• _EXCERPTED RECORDS_
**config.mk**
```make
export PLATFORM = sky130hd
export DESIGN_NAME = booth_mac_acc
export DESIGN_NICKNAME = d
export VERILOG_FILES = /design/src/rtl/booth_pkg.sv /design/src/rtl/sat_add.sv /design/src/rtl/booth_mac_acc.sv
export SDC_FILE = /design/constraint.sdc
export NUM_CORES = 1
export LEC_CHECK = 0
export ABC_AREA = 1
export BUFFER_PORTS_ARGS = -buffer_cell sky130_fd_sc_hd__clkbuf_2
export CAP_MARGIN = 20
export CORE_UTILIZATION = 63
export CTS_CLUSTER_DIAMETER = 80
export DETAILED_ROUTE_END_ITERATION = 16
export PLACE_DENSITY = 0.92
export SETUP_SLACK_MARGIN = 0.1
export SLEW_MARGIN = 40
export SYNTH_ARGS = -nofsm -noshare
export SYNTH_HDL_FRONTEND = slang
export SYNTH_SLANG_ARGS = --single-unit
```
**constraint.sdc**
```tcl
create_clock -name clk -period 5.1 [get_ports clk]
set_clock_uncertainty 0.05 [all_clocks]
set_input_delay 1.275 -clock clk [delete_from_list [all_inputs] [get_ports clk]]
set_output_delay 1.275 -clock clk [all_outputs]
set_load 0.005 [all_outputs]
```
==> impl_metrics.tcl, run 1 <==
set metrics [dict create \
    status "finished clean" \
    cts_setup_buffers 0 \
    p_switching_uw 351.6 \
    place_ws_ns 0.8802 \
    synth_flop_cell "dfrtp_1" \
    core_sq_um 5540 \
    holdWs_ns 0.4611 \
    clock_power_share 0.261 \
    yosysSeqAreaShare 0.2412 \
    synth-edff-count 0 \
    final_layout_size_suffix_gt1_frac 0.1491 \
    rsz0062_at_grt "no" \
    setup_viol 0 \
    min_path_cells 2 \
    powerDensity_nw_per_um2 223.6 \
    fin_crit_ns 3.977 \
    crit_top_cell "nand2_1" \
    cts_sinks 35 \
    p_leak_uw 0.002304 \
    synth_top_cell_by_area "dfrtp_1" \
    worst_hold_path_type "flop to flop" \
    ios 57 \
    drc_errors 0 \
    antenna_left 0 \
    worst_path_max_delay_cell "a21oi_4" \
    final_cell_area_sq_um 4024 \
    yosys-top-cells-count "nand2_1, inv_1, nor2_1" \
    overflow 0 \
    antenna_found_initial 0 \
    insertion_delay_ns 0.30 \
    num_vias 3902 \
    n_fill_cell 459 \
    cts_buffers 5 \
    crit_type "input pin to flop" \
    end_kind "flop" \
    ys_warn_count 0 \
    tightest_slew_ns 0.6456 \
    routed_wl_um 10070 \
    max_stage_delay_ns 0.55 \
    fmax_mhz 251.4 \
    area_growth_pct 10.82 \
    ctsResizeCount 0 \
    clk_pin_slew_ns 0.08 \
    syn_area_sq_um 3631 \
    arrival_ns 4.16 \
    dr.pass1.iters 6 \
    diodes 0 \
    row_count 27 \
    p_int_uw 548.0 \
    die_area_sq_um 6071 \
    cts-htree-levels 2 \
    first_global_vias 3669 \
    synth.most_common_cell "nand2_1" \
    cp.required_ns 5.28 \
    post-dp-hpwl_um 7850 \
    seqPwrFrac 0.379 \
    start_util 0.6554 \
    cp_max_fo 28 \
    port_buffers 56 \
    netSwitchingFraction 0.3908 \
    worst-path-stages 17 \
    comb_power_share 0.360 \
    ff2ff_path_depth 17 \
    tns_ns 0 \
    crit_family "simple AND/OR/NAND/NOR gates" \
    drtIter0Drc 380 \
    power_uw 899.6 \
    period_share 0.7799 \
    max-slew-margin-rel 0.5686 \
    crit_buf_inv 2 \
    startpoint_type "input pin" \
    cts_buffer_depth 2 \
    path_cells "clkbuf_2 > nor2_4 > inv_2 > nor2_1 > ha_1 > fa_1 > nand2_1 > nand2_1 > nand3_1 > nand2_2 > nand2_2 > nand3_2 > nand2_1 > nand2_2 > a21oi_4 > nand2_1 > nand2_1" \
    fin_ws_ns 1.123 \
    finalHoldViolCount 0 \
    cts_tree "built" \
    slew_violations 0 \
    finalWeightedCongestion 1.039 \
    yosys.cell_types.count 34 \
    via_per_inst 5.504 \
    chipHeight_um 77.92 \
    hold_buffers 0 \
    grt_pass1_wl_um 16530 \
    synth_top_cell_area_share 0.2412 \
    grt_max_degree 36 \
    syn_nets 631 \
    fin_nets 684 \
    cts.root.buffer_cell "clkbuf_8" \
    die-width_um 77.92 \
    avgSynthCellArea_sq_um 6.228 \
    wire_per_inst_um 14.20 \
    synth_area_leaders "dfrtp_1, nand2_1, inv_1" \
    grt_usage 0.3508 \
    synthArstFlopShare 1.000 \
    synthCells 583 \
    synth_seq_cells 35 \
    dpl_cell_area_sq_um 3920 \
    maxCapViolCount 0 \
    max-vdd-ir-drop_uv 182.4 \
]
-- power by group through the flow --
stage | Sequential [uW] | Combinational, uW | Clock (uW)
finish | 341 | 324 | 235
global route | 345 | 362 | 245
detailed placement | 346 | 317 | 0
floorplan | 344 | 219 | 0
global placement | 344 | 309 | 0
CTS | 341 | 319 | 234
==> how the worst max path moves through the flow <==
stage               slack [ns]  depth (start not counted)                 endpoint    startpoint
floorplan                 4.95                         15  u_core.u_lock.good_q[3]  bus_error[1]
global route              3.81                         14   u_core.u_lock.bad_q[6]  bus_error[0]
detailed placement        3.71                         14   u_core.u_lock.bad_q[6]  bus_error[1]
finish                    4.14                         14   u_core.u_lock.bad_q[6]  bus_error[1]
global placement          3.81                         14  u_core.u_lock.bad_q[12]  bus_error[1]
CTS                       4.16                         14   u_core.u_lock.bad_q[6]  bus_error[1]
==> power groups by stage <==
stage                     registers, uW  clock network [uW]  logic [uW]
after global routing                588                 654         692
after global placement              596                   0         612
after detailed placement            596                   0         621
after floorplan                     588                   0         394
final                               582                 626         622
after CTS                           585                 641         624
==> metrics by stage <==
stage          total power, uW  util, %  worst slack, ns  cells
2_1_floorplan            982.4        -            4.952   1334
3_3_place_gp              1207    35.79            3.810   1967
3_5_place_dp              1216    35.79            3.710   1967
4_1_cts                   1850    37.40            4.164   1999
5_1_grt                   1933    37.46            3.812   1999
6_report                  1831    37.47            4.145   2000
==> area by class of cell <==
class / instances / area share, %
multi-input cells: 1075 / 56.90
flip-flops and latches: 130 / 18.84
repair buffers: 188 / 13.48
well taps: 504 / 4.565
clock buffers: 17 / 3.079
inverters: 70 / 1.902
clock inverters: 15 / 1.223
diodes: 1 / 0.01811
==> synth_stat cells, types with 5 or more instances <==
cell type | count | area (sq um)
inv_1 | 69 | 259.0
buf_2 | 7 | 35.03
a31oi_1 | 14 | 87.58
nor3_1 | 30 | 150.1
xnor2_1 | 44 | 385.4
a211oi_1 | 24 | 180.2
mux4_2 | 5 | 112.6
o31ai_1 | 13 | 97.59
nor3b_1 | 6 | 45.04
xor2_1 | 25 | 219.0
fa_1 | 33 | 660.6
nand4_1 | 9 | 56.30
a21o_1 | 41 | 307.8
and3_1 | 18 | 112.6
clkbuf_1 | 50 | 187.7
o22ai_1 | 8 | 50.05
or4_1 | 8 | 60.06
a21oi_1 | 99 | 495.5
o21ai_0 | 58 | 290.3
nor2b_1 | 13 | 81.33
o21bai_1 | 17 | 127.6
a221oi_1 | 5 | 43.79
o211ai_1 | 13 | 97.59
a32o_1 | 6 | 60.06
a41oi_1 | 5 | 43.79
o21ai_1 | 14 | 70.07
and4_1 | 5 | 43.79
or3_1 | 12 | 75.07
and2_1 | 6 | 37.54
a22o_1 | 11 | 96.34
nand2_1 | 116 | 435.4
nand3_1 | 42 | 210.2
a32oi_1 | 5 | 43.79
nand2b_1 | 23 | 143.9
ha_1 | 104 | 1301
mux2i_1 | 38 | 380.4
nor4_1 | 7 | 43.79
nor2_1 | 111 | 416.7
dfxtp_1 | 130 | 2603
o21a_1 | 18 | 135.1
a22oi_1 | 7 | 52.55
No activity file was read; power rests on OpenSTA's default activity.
...
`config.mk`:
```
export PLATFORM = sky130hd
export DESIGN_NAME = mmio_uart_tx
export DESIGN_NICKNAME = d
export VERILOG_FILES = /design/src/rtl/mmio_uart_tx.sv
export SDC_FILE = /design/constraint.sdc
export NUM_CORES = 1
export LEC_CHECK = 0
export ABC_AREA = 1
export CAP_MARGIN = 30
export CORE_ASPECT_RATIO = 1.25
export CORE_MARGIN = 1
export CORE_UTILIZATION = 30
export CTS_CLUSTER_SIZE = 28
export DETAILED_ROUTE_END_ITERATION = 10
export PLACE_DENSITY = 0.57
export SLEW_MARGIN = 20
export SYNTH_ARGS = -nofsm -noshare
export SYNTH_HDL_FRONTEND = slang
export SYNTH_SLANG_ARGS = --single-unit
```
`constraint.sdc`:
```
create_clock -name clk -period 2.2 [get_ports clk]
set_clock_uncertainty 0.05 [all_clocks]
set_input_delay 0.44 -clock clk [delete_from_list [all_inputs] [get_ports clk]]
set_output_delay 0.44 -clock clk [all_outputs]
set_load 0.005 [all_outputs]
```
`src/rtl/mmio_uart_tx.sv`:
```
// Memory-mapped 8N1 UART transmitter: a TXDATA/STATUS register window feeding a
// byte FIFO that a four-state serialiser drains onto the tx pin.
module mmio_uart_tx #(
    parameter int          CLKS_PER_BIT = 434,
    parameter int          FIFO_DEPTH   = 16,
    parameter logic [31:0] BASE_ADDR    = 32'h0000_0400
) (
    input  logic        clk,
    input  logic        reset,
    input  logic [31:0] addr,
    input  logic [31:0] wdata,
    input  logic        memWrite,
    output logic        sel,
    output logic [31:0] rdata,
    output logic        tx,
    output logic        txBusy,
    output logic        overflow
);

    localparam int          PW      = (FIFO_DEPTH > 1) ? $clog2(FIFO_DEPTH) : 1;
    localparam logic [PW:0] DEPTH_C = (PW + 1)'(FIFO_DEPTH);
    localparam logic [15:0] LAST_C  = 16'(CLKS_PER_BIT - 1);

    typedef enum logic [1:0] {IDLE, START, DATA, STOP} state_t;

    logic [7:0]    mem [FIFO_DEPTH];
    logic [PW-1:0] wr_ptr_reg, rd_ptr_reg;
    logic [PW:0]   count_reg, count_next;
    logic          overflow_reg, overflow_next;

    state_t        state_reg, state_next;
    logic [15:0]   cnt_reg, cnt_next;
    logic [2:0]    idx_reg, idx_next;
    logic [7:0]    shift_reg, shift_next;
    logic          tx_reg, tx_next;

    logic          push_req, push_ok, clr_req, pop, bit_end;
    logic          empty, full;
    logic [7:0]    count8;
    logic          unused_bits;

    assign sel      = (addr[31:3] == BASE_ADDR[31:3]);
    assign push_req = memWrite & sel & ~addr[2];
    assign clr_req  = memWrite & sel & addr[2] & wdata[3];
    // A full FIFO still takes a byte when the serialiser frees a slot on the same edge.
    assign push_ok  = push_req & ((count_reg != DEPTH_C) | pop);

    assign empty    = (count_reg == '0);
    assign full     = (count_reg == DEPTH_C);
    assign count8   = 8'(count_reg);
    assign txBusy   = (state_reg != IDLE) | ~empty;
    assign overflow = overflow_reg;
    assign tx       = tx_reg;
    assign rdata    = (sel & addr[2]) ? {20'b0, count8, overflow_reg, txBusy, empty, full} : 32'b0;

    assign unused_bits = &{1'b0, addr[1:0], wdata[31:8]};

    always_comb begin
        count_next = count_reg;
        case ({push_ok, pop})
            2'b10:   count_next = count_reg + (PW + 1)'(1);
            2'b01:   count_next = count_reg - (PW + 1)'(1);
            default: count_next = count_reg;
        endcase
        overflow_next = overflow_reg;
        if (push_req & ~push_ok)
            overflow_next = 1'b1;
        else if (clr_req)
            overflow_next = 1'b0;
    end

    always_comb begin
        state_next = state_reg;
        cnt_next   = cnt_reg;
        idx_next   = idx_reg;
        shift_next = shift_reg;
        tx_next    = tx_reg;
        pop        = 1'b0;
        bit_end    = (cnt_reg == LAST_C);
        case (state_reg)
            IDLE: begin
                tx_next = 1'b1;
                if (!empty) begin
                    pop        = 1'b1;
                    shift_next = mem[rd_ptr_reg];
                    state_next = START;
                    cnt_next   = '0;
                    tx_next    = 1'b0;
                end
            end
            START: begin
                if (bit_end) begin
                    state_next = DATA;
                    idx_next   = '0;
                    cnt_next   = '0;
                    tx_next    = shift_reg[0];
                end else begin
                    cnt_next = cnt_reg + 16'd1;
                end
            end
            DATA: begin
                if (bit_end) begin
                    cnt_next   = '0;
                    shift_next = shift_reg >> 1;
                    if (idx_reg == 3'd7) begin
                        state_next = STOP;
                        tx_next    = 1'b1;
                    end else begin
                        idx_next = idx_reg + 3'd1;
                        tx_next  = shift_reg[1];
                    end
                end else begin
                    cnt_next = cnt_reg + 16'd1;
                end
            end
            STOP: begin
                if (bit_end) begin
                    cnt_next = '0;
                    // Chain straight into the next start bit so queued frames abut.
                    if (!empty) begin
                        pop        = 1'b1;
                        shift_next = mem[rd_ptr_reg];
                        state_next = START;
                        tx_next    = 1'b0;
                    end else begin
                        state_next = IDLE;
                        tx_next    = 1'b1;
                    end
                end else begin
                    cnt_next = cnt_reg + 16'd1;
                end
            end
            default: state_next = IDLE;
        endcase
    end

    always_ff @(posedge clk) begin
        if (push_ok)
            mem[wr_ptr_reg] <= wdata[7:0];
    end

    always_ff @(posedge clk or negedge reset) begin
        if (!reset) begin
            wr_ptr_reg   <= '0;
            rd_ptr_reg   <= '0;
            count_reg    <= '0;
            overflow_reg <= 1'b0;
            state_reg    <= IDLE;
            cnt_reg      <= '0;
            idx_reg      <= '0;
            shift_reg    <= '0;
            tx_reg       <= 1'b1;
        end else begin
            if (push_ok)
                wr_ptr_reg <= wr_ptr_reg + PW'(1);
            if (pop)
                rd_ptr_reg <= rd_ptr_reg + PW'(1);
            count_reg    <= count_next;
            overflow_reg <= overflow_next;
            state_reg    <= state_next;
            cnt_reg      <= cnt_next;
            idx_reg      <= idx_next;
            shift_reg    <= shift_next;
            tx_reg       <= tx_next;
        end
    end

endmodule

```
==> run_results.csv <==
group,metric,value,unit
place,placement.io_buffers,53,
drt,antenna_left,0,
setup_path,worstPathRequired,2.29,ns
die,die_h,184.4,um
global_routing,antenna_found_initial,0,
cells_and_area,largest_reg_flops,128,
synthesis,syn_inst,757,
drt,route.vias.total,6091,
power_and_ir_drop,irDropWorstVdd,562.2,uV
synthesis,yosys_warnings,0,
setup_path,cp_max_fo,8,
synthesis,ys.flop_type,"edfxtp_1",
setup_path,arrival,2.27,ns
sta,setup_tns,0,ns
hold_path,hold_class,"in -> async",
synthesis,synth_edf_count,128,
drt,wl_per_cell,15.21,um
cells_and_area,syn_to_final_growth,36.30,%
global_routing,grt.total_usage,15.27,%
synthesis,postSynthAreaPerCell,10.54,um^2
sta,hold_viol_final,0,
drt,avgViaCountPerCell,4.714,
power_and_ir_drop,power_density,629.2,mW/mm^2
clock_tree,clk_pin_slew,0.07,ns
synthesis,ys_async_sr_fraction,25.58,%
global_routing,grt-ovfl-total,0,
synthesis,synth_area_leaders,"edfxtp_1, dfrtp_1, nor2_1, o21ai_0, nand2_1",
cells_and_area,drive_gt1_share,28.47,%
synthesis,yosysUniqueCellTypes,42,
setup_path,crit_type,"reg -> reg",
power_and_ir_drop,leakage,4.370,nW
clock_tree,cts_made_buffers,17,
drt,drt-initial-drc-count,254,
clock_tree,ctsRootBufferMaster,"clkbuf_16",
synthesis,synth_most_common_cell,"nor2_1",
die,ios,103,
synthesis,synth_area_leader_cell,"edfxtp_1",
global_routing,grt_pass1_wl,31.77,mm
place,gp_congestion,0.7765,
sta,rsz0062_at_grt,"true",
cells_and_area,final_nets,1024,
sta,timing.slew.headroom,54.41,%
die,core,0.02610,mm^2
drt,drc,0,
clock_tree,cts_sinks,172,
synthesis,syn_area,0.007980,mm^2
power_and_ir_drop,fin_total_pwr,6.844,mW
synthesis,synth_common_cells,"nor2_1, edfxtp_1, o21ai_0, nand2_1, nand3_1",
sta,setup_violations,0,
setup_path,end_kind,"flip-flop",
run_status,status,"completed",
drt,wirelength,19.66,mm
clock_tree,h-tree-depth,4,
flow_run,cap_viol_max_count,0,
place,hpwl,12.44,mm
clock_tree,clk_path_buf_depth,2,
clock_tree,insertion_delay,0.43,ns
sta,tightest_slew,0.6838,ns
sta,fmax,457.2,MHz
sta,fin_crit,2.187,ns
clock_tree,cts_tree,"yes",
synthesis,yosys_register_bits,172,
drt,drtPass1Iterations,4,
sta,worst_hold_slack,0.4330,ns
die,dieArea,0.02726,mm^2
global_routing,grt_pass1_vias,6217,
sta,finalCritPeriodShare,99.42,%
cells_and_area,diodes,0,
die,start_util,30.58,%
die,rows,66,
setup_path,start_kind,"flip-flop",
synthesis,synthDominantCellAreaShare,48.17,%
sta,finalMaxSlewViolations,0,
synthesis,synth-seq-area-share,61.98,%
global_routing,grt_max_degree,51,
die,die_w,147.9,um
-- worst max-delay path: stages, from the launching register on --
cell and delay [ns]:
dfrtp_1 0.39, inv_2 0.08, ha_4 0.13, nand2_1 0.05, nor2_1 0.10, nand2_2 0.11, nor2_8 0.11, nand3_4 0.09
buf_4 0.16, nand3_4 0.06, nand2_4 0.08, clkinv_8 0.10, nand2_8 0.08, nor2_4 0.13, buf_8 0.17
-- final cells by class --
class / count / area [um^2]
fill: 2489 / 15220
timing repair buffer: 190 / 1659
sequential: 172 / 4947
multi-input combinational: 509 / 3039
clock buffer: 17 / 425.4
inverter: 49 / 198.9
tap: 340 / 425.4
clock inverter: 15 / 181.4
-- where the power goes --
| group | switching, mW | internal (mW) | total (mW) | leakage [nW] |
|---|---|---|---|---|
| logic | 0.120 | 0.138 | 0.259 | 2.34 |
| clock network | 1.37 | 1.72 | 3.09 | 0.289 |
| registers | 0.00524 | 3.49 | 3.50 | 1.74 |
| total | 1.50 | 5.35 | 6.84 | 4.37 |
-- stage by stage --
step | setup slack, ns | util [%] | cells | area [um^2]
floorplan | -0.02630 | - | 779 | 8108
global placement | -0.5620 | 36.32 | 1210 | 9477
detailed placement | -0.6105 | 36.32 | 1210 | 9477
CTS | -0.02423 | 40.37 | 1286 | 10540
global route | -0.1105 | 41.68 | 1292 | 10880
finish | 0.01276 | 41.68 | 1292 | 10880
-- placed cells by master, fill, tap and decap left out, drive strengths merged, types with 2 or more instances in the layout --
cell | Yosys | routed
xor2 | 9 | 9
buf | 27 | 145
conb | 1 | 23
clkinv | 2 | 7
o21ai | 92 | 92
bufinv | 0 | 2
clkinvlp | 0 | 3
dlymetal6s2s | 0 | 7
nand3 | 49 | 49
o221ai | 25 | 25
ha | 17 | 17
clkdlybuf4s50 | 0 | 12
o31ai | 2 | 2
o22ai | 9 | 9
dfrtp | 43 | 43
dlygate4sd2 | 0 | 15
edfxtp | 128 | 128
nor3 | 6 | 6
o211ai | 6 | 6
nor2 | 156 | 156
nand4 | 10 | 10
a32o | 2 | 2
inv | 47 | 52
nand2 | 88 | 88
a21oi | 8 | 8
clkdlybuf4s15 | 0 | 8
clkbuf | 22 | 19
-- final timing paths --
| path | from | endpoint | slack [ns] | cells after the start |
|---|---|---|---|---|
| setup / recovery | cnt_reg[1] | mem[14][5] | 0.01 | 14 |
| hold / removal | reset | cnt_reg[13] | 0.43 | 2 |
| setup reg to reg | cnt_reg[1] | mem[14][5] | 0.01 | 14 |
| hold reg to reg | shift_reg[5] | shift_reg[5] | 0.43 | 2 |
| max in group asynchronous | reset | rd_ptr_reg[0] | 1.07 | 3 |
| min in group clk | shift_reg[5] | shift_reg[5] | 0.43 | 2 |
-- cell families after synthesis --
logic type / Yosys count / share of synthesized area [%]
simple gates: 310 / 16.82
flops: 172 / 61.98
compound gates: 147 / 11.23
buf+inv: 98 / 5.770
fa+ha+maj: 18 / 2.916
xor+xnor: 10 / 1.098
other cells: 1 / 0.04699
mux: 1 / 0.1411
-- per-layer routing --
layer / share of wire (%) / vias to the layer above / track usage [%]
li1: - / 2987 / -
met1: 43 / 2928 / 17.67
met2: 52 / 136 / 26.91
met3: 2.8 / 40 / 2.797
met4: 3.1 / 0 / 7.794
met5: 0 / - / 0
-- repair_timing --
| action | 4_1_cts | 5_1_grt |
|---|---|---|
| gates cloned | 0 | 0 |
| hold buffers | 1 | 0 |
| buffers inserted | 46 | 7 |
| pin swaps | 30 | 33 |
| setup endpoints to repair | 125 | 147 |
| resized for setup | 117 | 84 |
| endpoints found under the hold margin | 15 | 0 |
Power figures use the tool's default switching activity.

• _WHAT YOU SHOULD DO_
From the records above, retype only the lines starting at the line that contains "cts_buffers 5 \" and ending at the line that contains "synth_top_cell_area_share 0.2412 \", both included.

• _EXERCISE RESPONSE_
    cts_buffers 5 \
    crit_type "input pin to flop" \
    end_kind "flop" \
    ys_warn_count 0 \
    tightest_slew_ns 0.6456 \
    routed_wl_um 10070 \
    max_stage_delay_ns 0.55 \
    fmax_mhz 251.4 \
    area_growth_pct 10.82 \
    ctsResizeCount 0 \
    clk_pin_slew_ns 0.08 \
    syn_area_sq_um 3631 \
    arrival_ns 4.16 \
    dr.pass1.iters 6 \
    diodes 0 \
    row_count 27 \
    p_int_uw 548.0 \
    die_area_sq_um 6071 \
    cts-htree-levels 2 \
    first_global_vias 3669 \
    synth.most_common_cell "nand2_1" \
    cp.required_ns 5.28 \
    post-dp-hpwl_um 7850 \
    seqPwrFrac 0.379 \
    start_util 0.6554 \
    cp_max_fo 28 \
    port_buffers 56 \
    netSwitchingFraction 0.3908 \
    worst-path-stages 17 \
    comb_power_share 0.360 \
    ff2ff_path_depth 17 \
    tns_ns 0 \
    crit_family "simple AND/OR/NAND/NOR gates" \
    drtIter0Drc 380 \
    power_uw 899.6 \
    period_share 0.7799 \
    max-slew-margin-rel 0.5686 \
    crit_buf_inv 2 \
    startpoint_type "input pin" \
    cts_buffer_depth 2 \
    path_cells "clkbuf_2 > nor2_4 > inv_2 > nor2_1 > ha_1 > fa_1 > nand2_1 > nand2_1 > nand3_1 > nand2_2 > nand2_2 > nand3_2 > nand2_1 > nand2_2 > a21oi_4 > nand2_1 > nand2_1" \
    fin_ws_ns 1.123 \
    finalHoldViolCount 0 \
    cts_tree "built" \
    slew_violations 0 \
    finalWeightedCongestion 1.039 \
    yosys.cell_types.count 34 \
    via_per_inst 5.504 \
    chipHeight_um 77.92 \
    hold_buffers 0 \
    grt_pass1_wl_um 16530 \
    synth_top_cell_area_share 0.2412 \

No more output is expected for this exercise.